# Uses for Nitrogen Dioxide



## Irons (Feb 4, 2008)

Nasty stuff and anyone who does any refining generates a lot of it. It's that nasty reddish-brown gas that comes off digesting metals with Nitric Acid or Aqua Regia.

If you distill it into Sodium Hydroxide, it makes Sodium Nitrate.

Nitrogen Monoxide will form Sodium Nitrite.

If you let the Sodium Nitrite remain in contact with air, it will oxidize to Sodium Nitrate.

Another idea for those in a hurry would be to use Sodium Percarbonate giving Sodium Nitrate and Carbon Dioxide.

Sodium Percarbonate can be bought under the name Oxy Clean in the grocery store.

Everything but the squeal.


----------



## Lino1406 (Feb 8, 2008)

NO2+NaOH=NaNO2+?


----------



## Irons (Feb 8, 2008)

In dilute solution, in the absence of Oxygen, Nitrogen Monoxide is produced. If you allow air in, it will react with oxygen in the air to produce Nitrogen Dioxide which, when reacted with Sodium Hydroxide produces Sodium Nitrate.

If you keep out air, it will form sodium Nitrite.

http://www.freepatentsonline.com/3965247.html

It is well known that if nitrous gases, i.e. gases containing nitric oxide and nitrogen dioxide, are brought into contact with alkaline aqueous solutions, the nitric oxide and nitrogen dioxide will be absorbed with the formation of nitrites and nitrates. See U.S. Pat. Nos. 1,903,815 and 1,978,431. Such gases are typically obtained from a wide variety of sources, as for example, by the arc process of nitrogen fixation, by the air-oxidation of ammonia or as waste gases from an absorption process of which nitric acid is the primary product. By controlling the ratio of nitric oxide and nitrogen dioxide so that more nitric oxide than nitrogen dioxide is present in the gas feed, the amount of nitrates that is formed can be minimized, thereby allowing maximum conversion of the nitrogen oxide to the nitrites.

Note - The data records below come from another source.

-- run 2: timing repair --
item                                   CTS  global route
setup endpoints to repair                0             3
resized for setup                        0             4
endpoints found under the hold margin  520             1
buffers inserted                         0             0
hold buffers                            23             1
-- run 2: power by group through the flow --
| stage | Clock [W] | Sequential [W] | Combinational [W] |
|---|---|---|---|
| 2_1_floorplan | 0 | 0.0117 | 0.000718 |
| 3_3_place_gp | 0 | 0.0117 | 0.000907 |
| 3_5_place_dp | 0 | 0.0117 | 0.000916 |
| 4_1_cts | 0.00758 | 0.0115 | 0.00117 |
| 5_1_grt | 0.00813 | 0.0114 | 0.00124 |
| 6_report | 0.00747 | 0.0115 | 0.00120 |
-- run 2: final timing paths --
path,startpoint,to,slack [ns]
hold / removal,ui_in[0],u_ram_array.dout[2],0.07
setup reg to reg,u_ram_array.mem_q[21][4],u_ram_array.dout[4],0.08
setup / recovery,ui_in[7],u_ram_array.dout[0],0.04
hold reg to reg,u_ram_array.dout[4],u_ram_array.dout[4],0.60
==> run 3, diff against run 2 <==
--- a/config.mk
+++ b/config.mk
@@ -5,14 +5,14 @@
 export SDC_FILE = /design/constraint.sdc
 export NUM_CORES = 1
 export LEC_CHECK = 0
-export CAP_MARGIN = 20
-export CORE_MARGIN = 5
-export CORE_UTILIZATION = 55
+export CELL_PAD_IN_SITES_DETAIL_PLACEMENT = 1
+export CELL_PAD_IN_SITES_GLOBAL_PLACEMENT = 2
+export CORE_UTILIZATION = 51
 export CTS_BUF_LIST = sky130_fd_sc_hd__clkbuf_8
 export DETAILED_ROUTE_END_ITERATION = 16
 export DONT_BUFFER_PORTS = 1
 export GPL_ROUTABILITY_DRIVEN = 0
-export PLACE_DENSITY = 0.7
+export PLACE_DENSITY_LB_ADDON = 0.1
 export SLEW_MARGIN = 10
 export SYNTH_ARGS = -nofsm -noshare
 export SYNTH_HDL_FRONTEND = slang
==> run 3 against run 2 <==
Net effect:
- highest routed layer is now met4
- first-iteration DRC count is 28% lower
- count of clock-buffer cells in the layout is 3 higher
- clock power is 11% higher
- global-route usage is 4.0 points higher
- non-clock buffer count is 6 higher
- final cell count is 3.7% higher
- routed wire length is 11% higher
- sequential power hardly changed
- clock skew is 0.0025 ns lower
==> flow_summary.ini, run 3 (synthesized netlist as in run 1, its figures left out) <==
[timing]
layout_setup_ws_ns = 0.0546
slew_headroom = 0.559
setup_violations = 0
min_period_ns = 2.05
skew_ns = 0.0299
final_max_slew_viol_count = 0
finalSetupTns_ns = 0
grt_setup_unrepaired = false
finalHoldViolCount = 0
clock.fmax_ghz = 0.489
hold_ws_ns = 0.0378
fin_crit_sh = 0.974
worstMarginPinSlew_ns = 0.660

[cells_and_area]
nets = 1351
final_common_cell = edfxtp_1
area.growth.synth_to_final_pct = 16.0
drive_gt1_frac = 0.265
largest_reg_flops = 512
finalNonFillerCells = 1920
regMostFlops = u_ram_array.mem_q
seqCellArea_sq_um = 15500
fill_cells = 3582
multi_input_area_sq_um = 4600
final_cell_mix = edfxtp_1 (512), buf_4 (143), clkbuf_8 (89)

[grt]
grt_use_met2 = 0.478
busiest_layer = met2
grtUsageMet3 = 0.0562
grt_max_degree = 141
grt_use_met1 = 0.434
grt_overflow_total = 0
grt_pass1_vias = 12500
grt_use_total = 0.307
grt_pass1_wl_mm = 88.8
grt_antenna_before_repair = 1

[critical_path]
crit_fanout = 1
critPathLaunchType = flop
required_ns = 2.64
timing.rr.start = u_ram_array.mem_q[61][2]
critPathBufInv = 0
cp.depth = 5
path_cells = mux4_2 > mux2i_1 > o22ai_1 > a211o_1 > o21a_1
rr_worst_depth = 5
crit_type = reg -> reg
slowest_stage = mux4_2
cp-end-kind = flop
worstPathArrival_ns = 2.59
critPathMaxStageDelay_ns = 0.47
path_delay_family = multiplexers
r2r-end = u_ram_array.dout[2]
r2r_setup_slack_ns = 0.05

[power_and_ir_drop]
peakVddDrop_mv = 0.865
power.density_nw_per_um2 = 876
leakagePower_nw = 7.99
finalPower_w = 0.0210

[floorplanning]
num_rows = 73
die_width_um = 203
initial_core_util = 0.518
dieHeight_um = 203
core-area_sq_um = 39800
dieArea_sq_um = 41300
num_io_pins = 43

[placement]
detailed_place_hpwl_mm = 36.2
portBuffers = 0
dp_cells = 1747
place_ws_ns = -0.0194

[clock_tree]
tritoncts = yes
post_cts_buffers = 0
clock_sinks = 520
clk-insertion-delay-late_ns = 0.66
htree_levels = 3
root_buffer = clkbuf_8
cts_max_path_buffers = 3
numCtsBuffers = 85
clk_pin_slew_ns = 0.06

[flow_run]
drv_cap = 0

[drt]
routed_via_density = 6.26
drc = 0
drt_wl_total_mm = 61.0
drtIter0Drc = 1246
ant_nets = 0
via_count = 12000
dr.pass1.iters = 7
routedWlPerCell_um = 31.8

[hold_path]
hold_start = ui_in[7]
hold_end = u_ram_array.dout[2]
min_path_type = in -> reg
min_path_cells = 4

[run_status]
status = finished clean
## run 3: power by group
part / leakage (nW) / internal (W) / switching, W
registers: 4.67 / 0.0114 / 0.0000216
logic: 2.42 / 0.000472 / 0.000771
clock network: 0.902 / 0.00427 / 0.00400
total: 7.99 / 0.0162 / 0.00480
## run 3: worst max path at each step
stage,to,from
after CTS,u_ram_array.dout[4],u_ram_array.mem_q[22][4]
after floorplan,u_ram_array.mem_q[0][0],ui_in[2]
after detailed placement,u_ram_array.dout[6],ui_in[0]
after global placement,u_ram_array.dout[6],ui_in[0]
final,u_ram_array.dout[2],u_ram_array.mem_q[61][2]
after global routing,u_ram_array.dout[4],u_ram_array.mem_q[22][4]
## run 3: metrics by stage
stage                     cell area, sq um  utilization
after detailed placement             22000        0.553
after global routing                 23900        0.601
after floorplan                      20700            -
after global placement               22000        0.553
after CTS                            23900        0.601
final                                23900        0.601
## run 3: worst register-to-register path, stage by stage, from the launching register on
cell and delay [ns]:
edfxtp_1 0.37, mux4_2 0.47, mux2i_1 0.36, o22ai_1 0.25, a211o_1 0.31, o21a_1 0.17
==> src/rtl/intr_ctrl_pkg.sv <==
// Shared definitions for the interrupt controller: register offsets, default base
// address and the FSM state encoding.
package intr_ctrl_pkg;

    localparam logic [31:0] DEFAULT_BASE = 32'hF000_0100;

    localparam logic [31:0] OFF_STAT = 32'd0;
    localparam logic [31:0] OFF_MASK = 32'd4;
    localparam logic [31:0] OFF_ID   = 32'd8;
    localparam logic [31:0] OFF_EOI  = 32'd12;

    typedef enum logic [1:0] {
        IDLE    = 2'd0,
        REQ     = 2'd1,
        SERVICE = 2'd2
    } intrState_e;

endpackage

==> src/rtl/intr_ctrl_prio_enc.sv <==
// Fixed-priority encoder: reports whether any request is set and the index of the
// lowest set bit (bit 0 has the highest priority).
module prio_enc #(
    parameter int NUM_SRC = 4,
    parameter int ID_W    = 2
) (
    input  logic [NUM_SRC-1:0] req,
    output logic               any,
    output logic [ID_W-1:0]    idx
);

    assign any = |req;

    // Scanning from the top down lets the lowest set index overwrite the others
    always_comb begin
        idx = '0;
        for (int i = NUM_SRC - 1; i >= 0; i--) begin
            if (req[i]) begin
                idx = ID_W'(i);
            end
        end
    end

endmodule
### src/rtl/alu.sv
// RV32I execute-stage ALU: operand select, arithmetic/logic/shift/compare,
// with a one-cycle registered result and branch-taken flag.
`ifndef ALU_ADD
`define ALU_ADD  6'd8
`define ALU_SUB  6'd9
`define ALU_SLT  6'd10
`define ALU_SLTU 6'd11
`define ALU_XOR  6'd12
`define ALU_OR   6'd13
`define ALU_AND  6'd14
`define ALU_SLL  6'd15
`define ALU_SRL  6'd16
`define ALU_SRA  6'd17
`define ALU_LUI  6'd18
`define ALU_JAL  6'd19
`define ALU_JALR 6'd20
`define ALU_BEQ  6'd21
`define ALU_BNE  6'd22
`define ALU_BLT  6'd23
`define ALU_BGE  6'd24
`define ALU_BLTU 6'd25
`define ALU_BGEU 6'd26
`endif

module alu (
    input  logic        clk,
    input  logic        rst_n,
    input  logic [5:0]  alucode,
    input  logic [31:0] r1,
    input  logic [31:0] r2,
    input  logic [31:0] imm,
    input  logic [31:0] pc,
    input  logic        using_r2,
    input  logic        using_pc,
    output logic [31:0] alu_result,
    output logic        br
);

    logic [31:0] op_a;
    logic [31:0] op_b;
    logic [4:0]  shamt;
    logic [31:0] result_d, result_q;
    logic        br_d, br_q;

    always_comb begin
        op_a     = using_pc ? pc : r1;
        op_b     = using_r2 ? r2 : imm;
        shamt    = op_b[4:0];
        result_d = '0;
        br_d     = 1'b0;
        case (alucode)
            `ALU_ADD:  result_d = op_a + op_b;
            `ALU_SUB:  result_d = op_a - op_b;
            `ALU_SLT:  result_d = {31'd0, $signed(op_a) < $signed(op_b)};
            `ALU_SLTU: result_d = {31'd0, op_a < op_b};
            `ALU_XOR:  result_d = op_a ^ op_b;
            `ALU_OR:   result_d = op_a | op_b;
            `ALU_AND:  result_d = op_a & op_b;
            `ALU_SLL:  result_d = op_a << shamt;
            `ALU_SRL:  result_d = op_a >> shamt;
            `ALU_SRA:  result_d = $unsigned($signed(op_a) >>> shamt);
            `ALU_LUI:  result_d = op_b;
            `ALU_JAL, `ALU_JALR: begin
                result_d = pc + 32'd4;
                br_d     = 1'b1;
            end
            `ALU_BEQ:  br_d = (op_a == op_b);
            `ALU_BNE:  br_d = (op_a != op_b);
            `ALU_BLT:  br_d = ($signed(op_a) < $signed(op_b));
            `ALU_BGE:  br_d = ($signed(op_a) >= $signed(op_b));
            `ALU_BLTU: br_d = (op_a < op_b);
            `ALU_BGEU: br_d = (op_a >= op_b);
            default: begin
                result_d = '0;
                br_d     = 1'b0;
            end
        endcase
    end

    always_ff @(posedge clk or negedge rst_n) begin
        if (!rst_n) begin
            result_q <= '0;
            br_q     <= 1'b0;
        end else begin
            result_q <= result_d;
            br_q     <= br_d;
        end
    end

    assign alu_result = result_q;
    assign br         = br_q;

endmodule

### config.mk
export PLATFORM = sky130hd
export DESIGN_NAME = alu
export DESIGN_NICKNAME = d
export VERILOG_FILES = /design/src/rtl/alu.sv
export SDC_FILE = /design/constraint.sdc
export NUM_CORES = 1
export LEC_CHECK = 0
export CORE_MARGIN = 1
export CORE_UTILIZATION = 55
export CTS_BUF_LIST = sky130_fd_sc_hd__clkbuf_8 sky130_fd_sc_hd__clkbuf_16
export CTS_CLUSTER_SIZE = 25
export DETAILED_ROUTE_END_ITERATION = 6
export GPL_TIMING_DRIVEN = 0
export PLACE_DENSITY = 0.8
export SKIP_CTS_REPAIR_TIMING = 1
export SLEW_MARGIN = 20
export SYNTH_ARGS = -nofsm -noshare
export SYNTH_HDL_FRONTEND = slang
export SYNTH_SLANG_ARGS = --single-unit
### constraint.sdc
create_clock -name clk -period 1.2 [get_ports clk]
set_input_delay 0.36 -clock clk [delete_from_list [all_inputs] [get_ports clk]]
set_output_delay 0.36 -clock clk [all_outputs]
set_load 0.01 [all_outputs]
==> results.py, run 1 <==
metrics = {
    "outcome": {
        "outcome": "stopped before the end",
        "failing_step": "global routing (5_1_grt)",
        "error": "[ERROR GRT-0232] Routing congestion too high. Check the congestion heatmap in the GUI.",
    },
    "yosys": {
        "synth.yosys.warnings": 0,
        "dominant_combinational_cell_family_by_area_after_synthesis": "compound AO/OA/AOI/OAI gates",
        "synth_common_cells": "nor2_1 (188), a21oi_1 (161), nand2_1 (153)",
        "synth_mux_area_share_pct": 15.9,
        "synth-adder-area-share_pct": 11.2,
        "synth_simple_gate_area_share_pct": 20.8,
        "mappedNetlistNets": 1929,
        "yosys_most_used_dff": "dfrtp_1",
        "synth_top_area_share_pct": 10.8,
        "synth.yosys.seq_area_share_pct": 7.07,
        "synth_xor_xnor_area_share_pct": 2.77,
        "synth.avg_cell_area_sq_um": 6.92,
        "synth_compound_gate_area_share_pct": 33.9,
        "async_set_or_reset_flop_fraction_in_the_synthesized_netlist_pct": 100,
        "synth_seq_cells": 33,
        "synthTopCellsByArea": "ha_1 (11%), mux2i_1 (10%), dfrtp_1 (7.1%)",
        "synth_top_area_cell": "ha_1",
        "synthDistinctLibCells": 88,
        "synthesis.area_sq_um": 11700,
        "synth-edff-count": 0,
        "syn-instance-count": 1688,
        "synthMostInstantiatedCell": "nor2_1",
    },
    "grt": {
        "largest_net_degree_at_the_start_of_global_routing": 23,
        "globalRouteTotalUtil_pct": 78.9,
        "globalRoute.totalOverflow": 11,
    },
    "clock_network": {
        "cts_sinks": 33,
        "cts_inserted_buffers": 5,
        "cts_htree_levels": 2,
        "clockBufferDepth": 2,
        "cts.root.buffer_cell": "clkbuf_16",
    },
    "timing": {
        "timing.repair.worst_endpoint_type": "register input",
        "grt_worst_setup_endpoint": "alu_result[26]$_DFF_PN0_/D",
    },
    "floorplan": {
        "chipWidth_um": 148,
        "rows": 52,
        "start_util_pct": 56.8,
        "die-height_um": 148,
        "num_io_pins": 171,
    },
    "placed_design": {
        "place.gp.congestion": 1.26,
        "dp.cells": 2127,
        "dp_hpwl_mm": 52.1,
        "port-buffer-count": 168,
    },
}
metal layers:
layer,track usage [%],overflow
met1,79.6,0
met2,93.3,6
met3,66.5,0
met4,76.2,5
met5,35.9,0
cells by family after synthesis:
| family | after synthesis |
|---|---|
| adders and majority gates | 103 |
| and+or+nand+nor | 531 |
| AOI/OAI and AO/OA | 593 |
| DFF | 33 |
| muxes | 167 |
| buffers and inverters | 224 |
| xor gates and xnor gates | 37 |
metrics by stage:
step                worst slack, ps  instance area (sq um)  hold slack [ps]
CTS                           -3300                  14300            -11.0
detailed placement            -3630                  14100              313
global placement              -3580                  14100             1160
floorplan                     -2390                  12000             64.4
==> run 2: changes to the inputs <==
CORE_UTILIZATION = 40   (was 55)
CTS_BUF_LIST = not set   (was sky130_fd_sc_hd__clkbuf_8 sky130_fd_sc_hd__clkbuf_16)
CTS_CLUSTER_SIZE = not set   (was 25)
PLACE_DENSITY = not set   (was 0.8)
PLACE_DENSITY_LB_ADDON = 0.15   (was not set)
==> run 2 against run 1 <==
Net effect: the flow now finishes, with violations (negative hold slack, negative setup slack); synthesized cell count unchanged; area after synthesis unchanged.
==> results.py, run 2 <==
metrics = {
    "yosys": {
        "synthesis.area_sq_um": 11700,
        "yosys_most_used_dff": "dfrtp_1",
        "synth.yosys.warnings": 0,
        "synth_top_area_share_pct": 10.8,
        "synth_seq_cells": 33,
        "mappedNetlistNets": 1929,
        "synth_common_cells": "nor2_1 (188), a21oi_1 (161), nand2_1 (153)",
        "syn-instance-count": 1688,
        "synth-edff-count": 0,
        "synth.avg_cell_area_sq_um": 6.92,
        "synthMostInstantiatedCell": "nor2_1",
        "synthDistinctLibCells": 88,
        "synth.yosys.seq_area_share_pct": 7.07,
        "async_set_or_reset_flop_fraction_in_the_synthesized_netlist_pct": 100,
        "synth_top_area_cell": "ha_1",
        "synthTopCellsByArea": "ha_1 (11%), mux2i_1 (10%), dfrtp_1 (7.1%)",
    },
    "outcome": {
        "violations": "negative hold slack, negative setup slack",
        "outcome": "finished with violations",
    },
    "cells_and_area": {
        "finish.net_count": 2240,
        "commonest_non_fill_non_tap_cell_in_the_layout": "nor2_1",
        "post_layout_nonfiller_instances": 2385,
        "largest_register_ff_count": 32,
        "layout-drive-gt1-share_pct": 28.5,
        "layout_common_cells": "nor2_1 (169), nand2_1 (147), a21oi_1 (145)",
        "layout-area-overhead-vs-synth_pct": 48.2,
    },
    "placed_design": {
        "dp.cells": 2241,
        "port-buffer-count": 168,
        "detailedPlace.worstSlack_ps": -3920,
        "place.gp.congestion": 1.13,
        "dp_hpwl_mm": 59.9,
    },
    "grt": {
        "globalRouteTotalUtil_pct": 48.7,
        "largest_net_degree_at_the_start_of_global_routing": 21,
        "grt_pass1_vias": 14760,
        "grt_first_pass_wirelength_mm": 106,
        "globalRoute.totalOverflow": 0,
        "antenna_found_initial": 2,
    },
    "routing": {
        "routed_wire_length_per_instance_um": 32.9,
        "ant_nets": 0,
        "drc_errors": 0,
        "post_drt_via_cell_ratio": 7.09,
        "route.vias.total": 16916,
        "route.final.wire_length_mm": 78.3,
        "drt_iter0_drc": 2689,
        "drtPass1Iterations": 7,
    },
    "timing": {
        "worst_slew_pin_slew_ps": 1180,
        "final-hold-violation-count": 4,
        "rsz0062_at_grt": "true",
        "final.period_utilization_pct": 315,
        "timing.fmax_ghz": 0.265,
        "hold_ws_ps": -10.9,
        "timing.final.crit_period_ps": 3780,
        "final-max-slew-violation-count": 0,
        "timing.final.ws_setup_ps": -2580,
        "finalSetupViolCount": 36,
        "slew_headroom_pct": 20.8,
    },
    "worst_setup_path": {
        "critical_path_required_ps": 1330,
        "critPathCaptureType": "flip-flop",
        "crit_start_category": "input port",
        "critical_path_arrival_ps": 3900,
        "worst_path_class_setup": "input port to flip-flop",
        "crit_path_max_fanout": 7,
    },
    "floorplan": {
        "chipWidth_um": 173,
        "dieArea_sq_um": 29900,
        "die-height_um": 173,
        "rows": 62,
        "start_util_pct": 40.7,
        "core_area_sq_um": 28700,
        "num_io_pins": 171,
    },
    "clock_network": {
        "cts_sinks": 33,
        "clk_transition_reported_paths_ps": 100,
        "cts_inserted_buffers": 5,
        "cts_tree": "done",
        "cts_htree_levels": 2,
        "cts.root.buffer_cell": "clkbuf_16",
        "clockBufferDepth": 2,
    },
    "power_and_ir_drop": {
        "ir_drop_uv": 806,
        "finalPower_mw": 14.2,
        "power_density_over_the_cells_nw_per_um2": 822,
        "power.static_leakage_nw": 7.35,
    },
    "worst_hold_path": {
        "hold_path.class": "input port to asynchronous set/reset pin",
    },
    "job": {
        "drv_cap": 0,
    },
}
## run 2: area by class of cell
cell class	instances	area, sq um
Antenna cell	1	2.50
Clock buffer	5	125
Multi-Input combinational cell	1431	11400
Sequential cell	33	826
Inverter	90	374
Fill cell	2641	11400
Timing Repair Buffer	312	2830
Clock inverter	3	68.8
Buffer	126	1210
Tap cell	384	480
## run 2: metal layers
layer  vias to the layer above  wire (um)  track usage, %
met5                         -         14               0
met4                         2       6320            32.5
met3                       400      11700            15.0
met2                      1687      31200            68.9
met1                      7903      29100            63.1
li1                       6924          -               -
## run 2: cell families (layout without fill, tap and decap cells)
group                    after synthesis  in the layout  share of synthesized area (%)
other                                  0              1                              0
AO/OA/AOI/OAI                        593            593                           33.9
flip-flops                            33             33                           7.07
buffers and inverters                224            536                           8.42
XOR/XNOR                              37             37                           2.77
AND/OR/NAND/NOR                      531            531                           20.8
multiplexers                         167            167                           15.9
adder cells (fa/ha/maj)              103            103                           11.2
## run 2: stage by stage
stage          hold slack (ps)  area [sq um]  utilization [%]  TNS (ps)
6_report                 -10.9         17300             60.3    -72440
2_1_floorplan             64.4         12000                -    -64440
3_5_place_dp               347         14200             49.5   -108340
4_1_cts                  -8.74         14400             50.2   -109180
5_1_grt                   8.73         17300             60.3    -72470
3_3_place_gp              1160         14200             49.5   -153320
## run 2: worst max-delay path: stages
cell and delay (ps):
buf_12 110, mux2i_4 440, inv_4 120, buf_12 160
buf_12 120, buf_12 130, ha_4 160, inv_2 50
fa_2 220, nor3b_4 250, nor3_4 90, o31ai_4 310
buf_4 190, a31oi_4 90, o31ai_2 270, nor2_2 80
o32ai_4 410, nand4_1 310
## run 2: worst paths after layout
kind / from / endpoint / slack [ps] / cells past startpoint
max: using_r2 / alu_result[12] / -2580 / 18
min: rst_n / alu_result[12] / -10 / 1
max in group asynchronous: rst_n / alu_result[4] / 680 / 2
min in group clk: pc[2] / alu_result[2] / 600 / 2
## run 2: power by group
| part | switching [mW] | internal (mW) | total [mW] |
|---|---|---|---|
| logic | 6.66 | 4.23 | 10.9 |
| clock network | 0.819 | 1.21 | 2.03 |
| registers | 0.0522 | 1.27 | 1.32 |
| total | 7.53 | 6.71 | 14.2 |
No activity file was read; power rests on OpenSTA's default activity.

In such processes nitrous gases are contacted for absorption in one or more stages with a liquid medium maintained alkaline by the presence of suitable alkaline reacting agents, e.g. sodium hydroxide, sodium carbonate, sodium bicarbonate and mixtures thereof. The liquor, herein termed the "final absorption liquor", which is separated from the last absorption stage contains dissolved sodium nitrite together with sodium nitrate and minor amounts of unreacted alkaline reacting agent. Further, use of a nitrous gas feed containing carbon dioxide will also cause the finished absorption liquor to contain sodium carbonate/bicarbonate values due to the absorption of CO 2 in the aqueous medium. 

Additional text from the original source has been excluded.